Coloração imuno-histoquímica de biomarcadores em seções de neuroesferas de tumores cerebrais

Pegue um slide com seções embebidas em parafina de neuroesferas de tumores cerebrais, aglomerados de células-tronco neurais exibindo biomarcadores de proteínas nucleares específicas do tumor.

Aqueça para derreter a parafina, remova-a usando xileno e reidratie o tecido usando concentrações decrescentes de álcool.

Aqueça em um tampão ácido contendo detergente para desmascarar epítopos nos biomarcadores e permeabilizar as membranas celulares.

Enxágüe e trate com um agente oxidante para inativar as enzimas peroxidase endógenas, evitando sinais inespecíficos.

Aplique uma solução de bloqueio para mascarar locais de ligação não específicos.

Incube com anticorpos primários direcionados aos epítopos dos biomarcadores.

Enxágue e trate com anticorpos secundários conjugados com biotina que se ligam aos anticorpos primários.

Enxágue e incube com uma avidina conjugada com enzima peroxidase, que se liga à biotina.

Adicione um substrato cromogênico e um agente oxidante.

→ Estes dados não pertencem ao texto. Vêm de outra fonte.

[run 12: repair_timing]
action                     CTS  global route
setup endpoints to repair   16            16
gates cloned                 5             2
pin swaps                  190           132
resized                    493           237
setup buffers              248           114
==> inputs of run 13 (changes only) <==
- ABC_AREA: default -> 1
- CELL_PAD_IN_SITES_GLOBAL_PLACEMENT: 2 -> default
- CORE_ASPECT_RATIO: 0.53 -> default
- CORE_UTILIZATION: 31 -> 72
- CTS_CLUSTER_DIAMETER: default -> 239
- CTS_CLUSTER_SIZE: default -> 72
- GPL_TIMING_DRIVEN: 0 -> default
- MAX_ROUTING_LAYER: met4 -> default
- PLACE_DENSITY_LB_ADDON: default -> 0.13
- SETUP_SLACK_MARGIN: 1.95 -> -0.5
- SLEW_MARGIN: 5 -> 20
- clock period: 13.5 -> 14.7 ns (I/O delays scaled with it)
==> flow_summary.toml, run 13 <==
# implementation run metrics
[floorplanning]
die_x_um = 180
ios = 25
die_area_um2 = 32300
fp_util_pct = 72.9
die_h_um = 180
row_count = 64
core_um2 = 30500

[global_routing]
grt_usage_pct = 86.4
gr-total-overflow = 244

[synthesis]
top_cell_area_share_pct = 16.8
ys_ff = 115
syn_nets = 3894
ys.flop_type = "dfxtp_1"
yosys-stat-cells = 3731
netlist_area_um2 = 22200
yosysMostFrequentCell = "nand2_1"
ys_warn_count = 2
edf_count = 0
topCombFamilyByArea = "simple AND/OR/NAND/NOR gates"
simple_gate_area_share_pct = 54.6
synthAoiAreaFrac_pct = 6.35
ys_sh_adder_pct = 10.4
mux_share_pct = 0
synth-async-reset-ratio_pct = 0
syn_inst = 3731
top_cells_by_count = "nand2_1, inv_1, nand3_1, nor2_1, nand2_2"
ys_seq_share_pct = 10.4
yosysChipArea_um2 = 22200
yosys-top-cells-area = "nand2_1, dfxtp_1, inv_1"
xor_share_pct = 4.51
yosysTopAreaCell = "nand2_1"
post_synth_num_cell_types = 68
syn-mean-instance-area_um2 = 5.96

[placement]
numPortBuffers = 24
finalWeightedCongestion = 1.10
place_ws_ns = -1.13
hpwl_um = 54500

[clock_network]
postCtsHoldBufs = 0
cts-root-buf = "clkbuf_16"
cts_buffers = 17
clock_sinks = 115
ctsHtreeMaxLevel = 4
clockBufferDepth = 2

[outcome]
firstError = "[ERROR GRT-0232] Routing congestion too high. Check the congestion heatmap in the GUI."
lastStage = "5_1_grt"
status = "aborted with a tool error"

A peroxidase utiliza o agente para converter o substrato em precipitados coloridos, rotulando a localização do biomarcador.

Contra-core os núcleos, desidrate o tecido em álcool e monte a lâmina para obter imagens da distribuição do biomarcador.

Primeiro, derreta a parafina incubando as lâminas em uma prateleira de metal a 60 graus Celsius por 20 minutos. Em seguida, desparafinizei as lâminas via incubação em um trem de reidratação à temperatura ambiente de acordo com o protocolo Tex. Armazene as lâminas em água da torneira para evitar a ligação inespecífica de anticorpos. Depois disso, incube as lâminas em tampão citrato a 125 graus Celsius por 30 segundos a 90 graus Celsius por 10 segundos. Deixe as lâminas esfriarem antes de enxaguá-las cinco vezes com água destilada.

Em seguida, incube as lâminas à temperatura ambiente em peróxido de hidrogênio a 0,3% por 20 minutos. Em seguida, lave as lâminas por cinco minutos três vezes em tampão de lavagem com agitação suave. Incube as lâminas durante a noite em uma câmara umidificada ajustada para 4 graus Celsius com anticorpo primário diluído. Depois disso, lave as lâminas três vezes por cinco minutos com agitação suave.

Em seguida, incubar as lâminas em anticorpo secundário biotinilado diluído à temperatura ambiente durante uma hora. Lave as lâminas três vezes por cinco minutos em tampão de lavagem com agitação suave. Em seguida, incubar as lâminas no complexo peroxidase de rábano biotinilado avidina à temperatura ambiente no escuro durante uma hora. Repita a lavagem conforme descrito anteriormente. Depois disso, incube as lâminas com bandas de substrato de peróxido de hidrogênio por dois a cinco minutos em temperatura ambiente.

Enxágue as lâminas com água da torneira e mergulhe-as em solução de hematoxilina para contracorá-las. Em seguida, enxágue bem as lâminas em água da torneira até que a água saia limpa. Desidrate as lâminas de acordo com o protocolo Tex. Por fim, cubra as lâminas com um meio de montagem à base de xileno e deixe-as secar em uma superfície plana à temperatura ambiente.